Hidupku kelam beratap kelabu. Takdir tak mesti jadi sesuatu yang sungguh berkalbu. Dimana keadilan ditegakkan, disaat tubuh biru ini, menggigil di balik jerusi besi yang penuh dengan karat kenaifan. Atas nama Tuhan, aku bersumpah bahwa diri, memang tak pantas dianggap bersalah. Aku takut. Bingung. Frustasi.

Apa ini karmah yang aku terima dari kelalaian menampis nasihat bapak?

Di saat mulut berbau asbak itu, berkata kepadaku bahwa keputusan bulat itu, bukanlah keputusan bijaksana. Aku minta maaf. Aku tak pernah berserapah bahwa peradilan di negeri ini adalah biadab. Tapi bagiku, yang bukan merupakan anggota barbar tersesat, keputusan itu dirasa, tak bisa dinalar logika walau hanya sebatas candaan lalat.

Cadar.

Apa yang salah dari kain lemas yang penuh denga penjagaan itu?

Teroris. Komunis. Aliran sesat!?

           

Serampah, cercaan, dan hujatan itu tak ubahnya sudah menjelma menjadi musik pahit yang kerap menusuk, menembus gendang telingaku, tidak hanya di permukaannya. Perih. Akupun  meringis.

Aku hanyalah gadis 18 tahun yang masih terombang- ambing di atas riak air yang terasa sesak.

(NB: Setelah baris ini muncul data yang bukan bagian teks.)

$ cat src/hw/rtl/unsigned_to_ascii_formatter_macros.svh
// ----------------------------------------------------------------------------
// unsigned_to_ascii_formatter_macros.svh
// assertion helpers used by the formatter rtl
// ----------------------------------------------------------------------------
`ifndef UNSIGNED_TO_ASCII_FORMATTER_MACROS_SVH
`define UNSIGNED_TO_ASCII_FORMATTER_MACROS_SVH

// same-cycle implication, disabled while in reset
`define UTAF_ASSERT_IMP(label, clk, rst, ante, cons) \
   label: assert property (@(posedge clk) disable iff (rst) (ante) |-> (cons)) \
      else $error("utaf same-cycle check failed");

// next-cycle implication, disabled while in reset
`define UTAF_ASSERT_NXT(label, clk, rst, ante, cons) \
   label: assert property (@(posedge clk) disable iff (rst) (ante) |=> (cons)) \
      else $error("utaf next-cycle check failed");

`endif

$ cat src/hw/rtl/utaf_pkg.sv
// ----------------------------------------------------------------------------
// utaf_pkg
// types, constants and helpers for the unsigned to ascii formatter
// ----------------------------------------------------------------------------
package utaf_pkg;

   // input value and digit store geometry
   localparam int VALUE_WIDTH     = 32;
   localparam int NUM_DIGITS      = 10;
   localparam int BCD_WIDTH       = 4 * NUM_DIGITS;
   localparam int DIGIT_CNT_WIDTH = $clog2(NUM_DIGITS + 1);
   localparam int BIT_CNT_WIDTH   = $clog2(VALUE_WIDTH);

   // ascii codes
   localparam logic [7:0] CHAR_ZERO    = 8'h30;
   localparam logic [7:0] CHAR_X       = 8'h78;
   localparam logic [7:0] CHAR_UPPER_A = 8'h41;
   localparam logic [3:0] DIGIT_TEN    = 4'd10;

   // sequencer states
   typedef enum logic [2:0] {
      ST_IDLE,
      ST_CONVERT,
      ST_SKIP,
      ST_PREFIX_ZERO,
      ST_PREFIX_X,
      ST_EMIT
   } utaf_state_type;

   // status of the binary to bcd unit
   typedef struct packed {
      logic busy;
      logic done;
   } utaf_bcd_status_type;

   // one digit (0-15) to its ascii character, uppercase letters
   function automatic logic [7:0] digit_to_ascii(input logic [3:0] digit);
      logic [7:0] code;
      if (digit < DIGIT_TEN) begin
         code = CHAR_ZERO + {4'h0, digit};
      end else begin
         code = CHAR_UPPER_A + {4'h0, digit - DIGIT_TEN};
      end
      return code;
   endfunction

endpackage

$ cat src/hw/rtl/utaf_bcd_unit.sv
// ----------------------------------------------------------------------------
// utaf_bcd_unit
// shift-and-add-3 binary to bcd converter, one input bit per cycle
// ----------------------------------------------------------------------------
module utaf_bcd_unit
   import utaf_pkg::*;
(
   input  logic                       clock,
   input  logic                       reset,
   input  logic                       start,
   input  logic [VALUE_WIDTH-1:0]     value,
   output logic [BCD_WIDTH-1:0]       bcd,
   output utaf_bcd_status_type        status
);

   logic [BCD_WIDTH-1:0]     bcd_ff, bcd_in;
   logic [VALUE_WIDTH-1:0]   bin_ff, bin_in;
   logic [BIT_CNT_WIDTH-1:0] count_ff, count_in;
   logic                     busy_ff, busy_in;
   logic                     done_ff, done_in;
   logic [BCD_WIDTH-1:0]     adjusted;

   // add 3 to every digit of 5 or more before the shift
   always_comb begin
      for (int i = 0; i < NUM_DIGITS; i++) begin
         if (bcd_ff[4*i +: 4] >= 4'd5) begin
            adjusted[4*i +: 4] = bcd_ff[4*i +: 4] + 4'd3;
         end else begin
            adjusted[4*i +: 4] = bcd_ff[4*i +: 4];
         end
      end
   end

   // load on start, then shift one bit of the value in per cycle
   always_comb begin
      bcd_in   = bcd_ff;
      bin_in   = bin_ff;
      count_in = count_ff;
      busy_in  = busy_ff;
      done_in  = 1'b0;
      if (start) begin
         bcd_in   = '0;
         bin_in   = value;
         count_in = '0;
         busy_in  = 1'b1;
      end else if (busy_ff) begin
         bcd_in   = {adjusted[BCD_WIDTH-2:0], bin_ff[VALUE_WIDTH-1]};
         bin_in   = {bin_ff[VALUE_WIDTH-2:0], 1'b0};
         count_in = count_ff + 1'b1;
         if (count_ff == BIT_CNT_WIDTH'(VALUE_WIDTH - 1)) begin
            busy_in = 1'b0;
            done_in = 1'b1;
         end
      end
   end

   // control state
   always_ff @(posedge clock) begin
      if (reset) begin
         busy_ff  <= 1'b0;
         done_ff  <= 1'b0;
         count_ff <= '0;
      end else begin
         busy_ff  <= busy_in;
         done_ff  <= done_in;
         count_ff <= count_in;
      end
   end

   // datapath
   always_ff @(posedge clock) begin
      bcd_ff <= bcd_in;
      bin_ff <= bin_in;
   end

   assign bcd         = bcd_ff;
   assign status.busy = busy_ff;
   assign status.done = done_ff;

endmodule

$ cat src/hw/rtl/unsigned_to_ascii_formatter.sv
// ----------------------------------------------------------------------------
// unsigned_to_ascii_formatter
// formats a 32-bit unsigned value as decimal or 0x-prefixed hex ascii
// ----------------------------------------------------------------------------
// Usage:
//  - req channel: req_value and req_hex_mode, one transaction per number.
//  - rsp channel: one transaction per character, most significant digit
//    first, no leading zeros; rsp_last_char marks the final digit.
//  - hex mode sends '0' and 'x' first, then uppercase digits; zero gives a
//    single '0' digit in both modes.
//  - req_ready is high only while the sequencer is idle: one number at a time.
//  - decimal: after the accept cycle, the shift-and-add-3 unit converts the
//    value, the result is handed over, leading zero digits are dropped one
//    per cycle (up to 9), the skip loop is left, then one character goes out
//    per cycle unless stalled; drops plus characters always total 10.
//  - hex: the value is taken as nibbles directly: after the accept cycle,
//    leading zero nibbles are dropped one per cycle (2 to 9), the skip loop
//    is left, then one character goes out per cycle, prefix first, unless stalled.
//  - the bcd unit takes in one bit of the value per cycle.
//  - a stalled receiver holds the character in the output register and the
//    sequencer waits; the next number may enter while the final character
//    still waits to be taken.
//  - synchronous reset returns the sequencer to idle and drops rsp_valid.
// ----------------------------------------------------------------------------
`include "unsigned_to_ascii_formatter_macros.svh"

module unsigned_to_ascii_formatter
   import utaf_pkg::*;
(
   input  logic                   clock,
   input  logic                   reset,
   input  logic                   req_valid,
   output logic                   req_ready,
   input  logic [VALUE_WIDTH-1:0] req_value,
   input  logic                   req_hex_mode,
   output logic                   rsp_valid,
   input  logic                   rsp_ready,
   output logic [7:0]             rsp_ascii_char,
   output logic                   rsp_last_char
);

   utaf_state_type               state_ff, state_in;
   logic [BCD_WIDTH-1:0]         digits_ff, digits_in;
   logic [DIGIT_CNT_WIDTH-1:0]   digits_left_ff, digits_left_in;
   logic                         hex_ff, hex_in;
   logic                         rsp_valid_ff, rsp_valid_in;
   logic [7:0]                   rsp_ascii_char_ff, rsp_ascii_char_in;
   logic                         rsp_last_char_ff, rsp_last_char_in;

   logic                         req_accept;
   logic                         out_free;
   logic                         bcd_start;
   logic [BCD_WIDTH-1:0]         bcd_result;
   utaf_bcd_status_type          bcd_status;
   logic [3:0]                   top_digit;
   logic                         on_last_digit;

   localparam logic [DIGIT_CNT_WIDTH-1:0] DIGITS_FULL = DIGIT_CNT_WIDTH'(NUM_DIGITS);
   localparam logic [DIGIT_CNT_WIDTH-1:0] DIGITS_ONE  = DIGIT_CNT_WIDTH'(1);
   localparam int                         PAD_BITS    = BCD_WIDTH - VALUE_WIDTH;

   assign req_ready     = (state_ff == ST_IDLE);
   assign req_accept    = req_valid && req_ready;
   assign out_free      = !rsp_valid_ff || rsp_ready;
   assign top_digit     = digits_ff[BCD_WIDTH-1 -: 4];
   assign on_last_digit = (digits_left_ff == DIGITS_ONE);

   // binary to bcd unit, started only for decimal requests
   utaf_bcd_unit u_bcd (
      .clock  (clock),
      .reset  (reset),
      .start  (bcd_start),
      .value  (req_value),
      .bcd    (bcd_result),
      .status (bcd_status)
   );

   // next state
   always_comb begin
      state_in = state_ff;
      case (state_ff)
         ST_IDLE: begin
            if (req_accept) begin
               state_in = req_hex_mode ? ST_SKIP : ST_CONVERT;
            end
         end
         ST_CONVERT: begin
            if (bcd_status.done) begin
               state_in = ST_SKIP;
            end
         end
         ST_SKIP: begin
            if (top_digit != 4'h0 || on_last_digit) begin
               state_in = hex_ff ? ST_PREFIX_ZERO : ST_EMIT;
            end
         end
         ST_PREFIX_ZERO: begin
            if (out_free) begin
               state_in = ST_PREFIX_X;
            end
         end
         ST_PREFIX_X: begin
            if (out_free) begin
               state_in = ST_EMIT;
            end
         end
         ST_EMIT: begin
            if (out_free && on_last_digit) begin
               state_in = ST_IDLE;
            end
         end
         default: begin
            state_in = ST_IDLE;
         end
      endcase
   end

   // datapath and output register loads
   always_comb begin
      digits_in         = digits_ff;
      digits_left_in    = digits_left_ff;
      hex_in            = hex_ff;
      bcd_start         = 1'b0;
      rsp_ascii_char_in = rsp_ascii_char_ff;
      rsp_last_char_in  = rsp_last_char_ff;
      rsp_valid_in      = rsp_valid_ff && !rsp_ready;
      case (state_ff)
         ST_IDLE: begin
            if (req_accept) begin
               hex_in         = req_hex_mode;
               digits_in      = {{PAD_BITS{1'b0}}, req_value};
               digits_left_in = DIGITS_FULL;
               bcd_start      = !req_hex_mode;
            end
         end
         ST_CONVERT: begin
            if (bcd_status.done) begin
               digits_in      = bcd_result;
               digits_left_in = DIGITS_FULL;
            end
         end
         ST_SKIP: begin
            // drop one leading zero digit per cycle, keep at least one
            if (top_digit == 4'h0 && !on_last_digit) begin
               digits_in      = {digits_ff[BCD_WIDTH-5:0], 4'h0};
               digits_left_in = digits_left_ff - 1'b1;
            end
         end
         ST_PREFIX_ZERO: begin
            if (out_free) begin
               rsp_valid_in      = 1'b1;
               rsp_ascii_char_in = CHAR_ZERO;
               rsp_last_char_in  = 1'b0;
            end
         end
         ST_PREFIX_X: begin
            if (out_free) begin
               rsp_valid_in      = 1'b1;
               rsp_ascii_char_in = CHAR_X;
               rsp_last_char_in  = 1'b0;
            end
         end
         ST_EMIT: begin
            if (out_free) begin
               rsp_valid_in      = 1'b1;
               rsp_ascii_char_in = digit_to_ascii(top_digit);
               rsp_last_char_in  = on_last_digit;
               digits_in         = {digits_ff[BCD_WIDTH-5:0], 4'h0};
               digits_left_in    = digits_left_ff - 1'b1;
            end
         end
         default: begin
            rsp_valid_in = 1'b0;
         end
      endcase
   end

   // control registers
   always_ff @(posedge clock) begin
      if (reset) begin
         state_ff     <= ST_IDLE;
         rsp_valid_ff <= 1'b0;
      end else begin
         state_ff     <= state_in;
         rsp_valid_ff <= rsp_valid_in;
      end
   end

   // payload registers
   always_ff @(posedge clock) begin
      digits_ff         <= digits_in;
      digits_left_ff    <= digits_left_in;
      hex_ff            <= hex_in;
      rsp_ascii_char_ff <= rsp_ascii_char_in;
      rsp_last_char_ff  <= rsp_last_char_in;
   end

   assign rsp_valid      = rsp_valid_ff;
   assign rsp_ascii_char = rsp_ascii_char_ff;
   assign rsp_last_char  = rsp_last_char_ff;

   // checks
   `UTAF_ASSERT_NXT(a_accept_leaves_idle, clock, reset, req_accept, state_ff != ST_IDLE)
   `UTAF_ASSERT_NXT(a_decimal_starts_bcd, clock, reset,
                    req_accept && !req_hex_mode, bcd_status.busy)
   `UTAF_ASSERT_IMP(a_bcd_done_in_convert, clock, reset, bcd_status.done, state_ff == ST_CONVERT)
   `UTAF_ASSERT_IMP(a_digits_left_nonzero, clock, reset,
                    state_ff == ST_EMIT || state_ff == ST_SKIP, digits_left_ff != '0)
   `UTAF_ASSERT_IMP(a_prefix_only_hex, clock, reset,
                    state_ff == ST_PREFIX_ZERO || state_ff == ST_PREFIX_X, hex_ff)

endmodule
$ cat config.mk
export PLATFORM = sky130hd
export DESIGN_NAME = unsigned_to_ascii_formatter
export DESIGN_NICKNAME = d
export VERILOG_FILES = /design/src/hw/rtl/utaf_pkg.sv /design/src/hw/rtl/utaf_bcd_unit.sv /design/src/hw/rtl/unsigned_to_ascii_formatter.sv
export VERILOG_INCLUDE_DIRS = /design/src /design/src/hw/rtl
export SDC_FILE = /design/constraint.sdc
export NUM_CORES = 1
export LEC_CHECK = 0
export BUFFER_PORTS_ARGS = -buffer_cell sky130_fd_sc_hd__buf_2
export CAP_MARGIN = 20
export CORE_UTILIZATION = 30
export DETAILED_ROUTE_END_ITERATION = 10
export MAX_ROUTING_LAYER = met4
export PLACE_DENSITY_LB_ADDON = 0.12
export RECOVER_POWER = 50
export SYNTH_ARGS = -nofsm -noshare
export SYNTH_HDL_FRONTEND = slang
export SYNTH_SLANG_ARGS = --single-unit
$ cat constraint.sdc
create_clock -name clock -period 8.3 [get_ports clock]
set_input_delay 0.415 -clock clock [delete_from_list [all_inputs] [get_ports clock]]
set_output_delay 0.415 -clock clock [all_outputs]
set_load 0.02 [all_outputs]
==> results by group, run 1 <==
Place
  – Pre-CTS setup slack: 4.556 ns
  – GPL Wtd Cong: 0.7441
  – Detailed Place HPWL: 11.78 mm
  – IO Port Bufs: 46

Route
  – WL/cell: 15.88 um
  – Final ANT Viol Nets: 0
  – Via density: 4.970
  – Starting DRT DRC Count: 342
  – Vias: 5646
  – DR pass1 iterations: 5
  – Remaining DRCs: 0
  – Wirelength, routed: 18.04 mm

Finish
  – Layout area overhead: 13.82%
  – Nets: 864
  – ANT cells: 0
  – Share of layout cells above drive strength 1: 0.09360
  – Fillers: 2452

Global route
  – Initial antenna violation count: 0
  – Total GRT Usage: 0.1529
  – Largest net degree at the start of global routing: 81
  – First-pass GRT wire length: 29.48 mm
  – Number of global-route vias before repair: 5531
  – GRT Residual Overflow: 0

Synthesis
  – Syn avg cell area: 9.535 sq um
  – Register area share after synthesis: 0.4824
  – Synthesized netlist cell count: 777
  – Synth warn: 0
  – Post-synthesis register bit count: 136
  – Unique masters post-synth: 43
  – Post-Syn Area: 0.007408 sq mm
  – Syn_nets: 842

Worst setup path
  – Worst-path fanout max: 51
  – Worst r2r src: state_ff[1]
  – FF-to-FF setup slack: 3.97 ns
  – Worst setup SP type: flip-flop
  – Type of the worst setup path: reg -> reg
  – Crit path DAT: 4.59 ns
  – CP Capture Type: flip-flop
  – Critical path launch point: state_ff[1]
  – R2R cell count: 6
  – Critical Path RT: 8.57 ns

STA
  – RSZ-0062 raised after global routing: no
  – Setup TNS: 0 ns
  – Min Tclk post-route: 4.325 ns
  – Hold Vio Cnt, Final: 0
  – Highest Clock Rate: 231.2 MHz
  – Tcrit/Tclk final: 0.5211
  – Final max-slew violation count: 52
  – Final setup vio count: 0
  – Max_slew headroom: -0.1653
  – Setup Skew: 0.008510 ns
  – Worst-Margin Slew: 1.746 ns
  – Post-route setup slack: 3.975 ns

Clocking
  – TritonCTS clock tree: yes
  – Worst-path clk slew: 0.06 ns
  – Clk_lat worst skew: 0.42 ns
  – CTS Hold Bufs: 0
  – Clock tree buffer depth: 2
  – Post-CTS Resized: 0
  – Clock sink total: 136
  – Total CTS buffers: 17
  – CTS H-tree lvls: 4
  – Postcts setup bufs: 0
  – Root Buffer: clkbuf_16

Run
  – Max cap viols: 1

Power
  – Leak: 3.027 nW
  – Pwr dens: 386.7 mW/mm^2
  – Max VDD drop: 0.0001319 V

Die
  – # rows: 57
  – Die area: 0.02533 sq mm
  – IO Pins: 48
  – Die Height: 159.1 um
  – Starting Density: 0.3055
  – Core Area: 0.02425 sq mm
  – Die width: 159.1 um

Min path
  – Hold path depth: 2
  – Min-Delay Path Class: in -> reg
  – Hold path start: req_value[17]

Run status
  – Status: finished, violations left
  – Failing checks: max-capacitance violations, max-slew violations
## power breakdown
group	switching, mW	internal (mW)	total (mW)	leakage (nW)
Clock	0.282	0.433	0.715	0.267
Combinational	0.706	0.480	1.19	1.54
Sequential	0.270	1.09	1.36	1.22
## cell usage in the layout, fill, tap and decap left out, types with 2 or more instances in the layout
cell type   count
clkbuf_16      18
nor2b_1         3
clkinv_2        4
nand2b_1       16
mux2i_1        33
a21oi_1        65
o21ai_0        82
clkinv_1        2
nor3_1          8
a22o_1          4
ha_1           28
buf_2          35
o211ai_1        2
buf_4           6
clkbuf_1       17
or3_1           2
inv_1          28
dfxtp_2         2
nand3_1        13
a22oi_1         9
edfxtp_1       85
a21o_1          2
xnor2_1        16
and2_1          2
o22ai_1        28
mux2_1         31
nor3b_1         9
clkinvlp_4      2
a211oi_1       10
nand4_1         3
xor2_1          4
dfxtp_1        49
nand2_1        97
o21ai_1        11
nor2_1         66
nand3b_1        3
## area by class of cell
class / instances / area, sq um / share of cell area
Tap cell: 324 / 405.4 / 0.04808
Inverter: 28 / 105.1 / 0.01246
Multi-Input combinational cell: 560 / 3482 / 0.4130
Clock buffer: 23 / 479.2 / 0.05683
Timing Repair Buffer: 56 / 311.5 / 0.03695
Clock inverter: 9 / 72.57 / 0.008607
Sequential cell: 136 / 3576 / 0.4241
## worst max-delay path, cell delays in order (launching register included)
cell and delay, ns:
dfxtp_1 1.49, nand2b_1 0.48, clkbuf_1 0.56, nand2_1 0.33, clkbuf_1 0.89, o21ai_0 0.21, a21oi_1 0.17
## through the flow
stage	hold slack, ns	std cells	power (mW)	instance area, sq um	utilization
CTS	0.2592	1132	3.298	8417	0.3471
global route	0.3155	1136	3.523	8432	0.3477
floorplan	0.4435	777	2.242	7408	-
detailed placement	0.4885	1100	2.564	7865	0.3244
finish	0.3167	1136	3.261	8432	0.3477
global placement	0.4734	1100	2.507	7865	0.3244
## flip-flops by register name, summed over array words and instances, names as in the netlist
signal	cells
u_bcd.count_ff	5
u_bcd.bcd	40
u_bcd.busy_ff	1
hex_ff	1
state_ff	3
rsp_valid	1
digits_left_ff	4
digits_ff	40
rsp_ascii_char	7
u_bcd.bin_ff	32
u_bcd.done_ff	1
rsp_last_char	1
## cell families after synthesis
kind of cell | share of synthesized area
and+or+nand+nor | 0.1444
AOI/OAI and AO/OA | 0.1626
DFF | 0.4824
buffers and inverters | 0.04746
muxes | 0.09171
adders and majority gates | 0.04729
xor gates and xnor gates | 0.02364
other | 0.0005062
## Yosys cell counts
library cell | instances | share of area
xor2_1 | 4 | 0.0047
and3_1 | 1 | 0.00084
clkbuf_1 | 25 | 0.013
nor3_1 | 7 | 0.0047
o211ai_1 | 2 | 0.0020
a211oi_1 | 10 | 0.010
ha_1 | 28 | 0.047
or3_1 | 2 | 0.0017
nand3b_1 | 3 | 0.0030
o22ai_1 | 28 | 0.024
and2_1 | 3 | 0.0025
o21ai_4 | 1 | 0.0022
mux2i_1 | 33 | 0.045
o311a_1 | 1 | 0.0014
o21ai_1 | 41 | 0.028
nand2b_1 | 16 | 0.014
and3b_1 | 1 | 0.0012
a21o_1 | 2 | 0.0020
nand3_1 | 13 | 0.0088
buf_1 | 8 | 0.0041
dfxtp_1 | 51 | 0.14
nand2_8 | 1 | 0.0027
nand4_1 | 2 | 0.0017
a22o_1 | 4 | 0.0047
mux2_1 | 31 | 0.047
inv_1 | 28 | 0.014
or2_1 | 2 | 0.0017
buf_4 | 9 | 0.0091
edfxtp_1 | 85 | 0.34
o21ai_0 | 52 | 0.035
a22oi_1 | 9 | 0.0091
nand4_4 | 1 | 0.0029
nor3b_1 | 9 | 0.0091
xnor2_1 | 16 | 0.019
conb_1 | 1 | 0.00051
or3b_1 | 1 | 0.0012
a21oi_1 | 66 | 0.045
nor2b_1 | 4 | 0.0034
nor3_2 | 1 | 0.0014
nand2_1 | 97 | 0.049
buf_2 | 11 | 0.0074
or3b_4 | 1 | 0.0015
nor2_1 | 66 | 0.033
## routing by layer
| layer | up-vias | GRT usage | wire length, um |
|---|---|---|---|
| met2 | 106 | 0.2562 | 8948 |
| met3 | 14 | 0.02996 | 574 |
| met1 | 2722 | 0.1824 | 8218 |
| met4 | 0 | 0.05420 | 299 |
| met5 | - | - | 0 |
| li1 | 2804 | - | - |
## worst paths after layout
kind                           end
setup / recovery     digits_ff[25]
hold / removal    u_bcd.bin_ff[17]
setup reg to reg     digits_ff[25]
hold reg to reg      u_bcd.bcd[39]
(Power assumes the default switching activity.)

Salahkah aku , jika ingin mencari perlindungan besar kepada-Nya berperantara benda  licin gelap itu? Aku hanya ingin menyembunyikan raga dari sentuhan  makhluk- makhuk tak beretika yang kerap menghantuiku.

Aku menggigit jari kelingkingku keras- keras. Amis. Darah terasa pekat di ujung bibirku. Aneh, kenapa aku tak merasakan sakit? Ah, sudahlah! Itu sudah tak penting di bahas untuk saat yang kelam seperti ini.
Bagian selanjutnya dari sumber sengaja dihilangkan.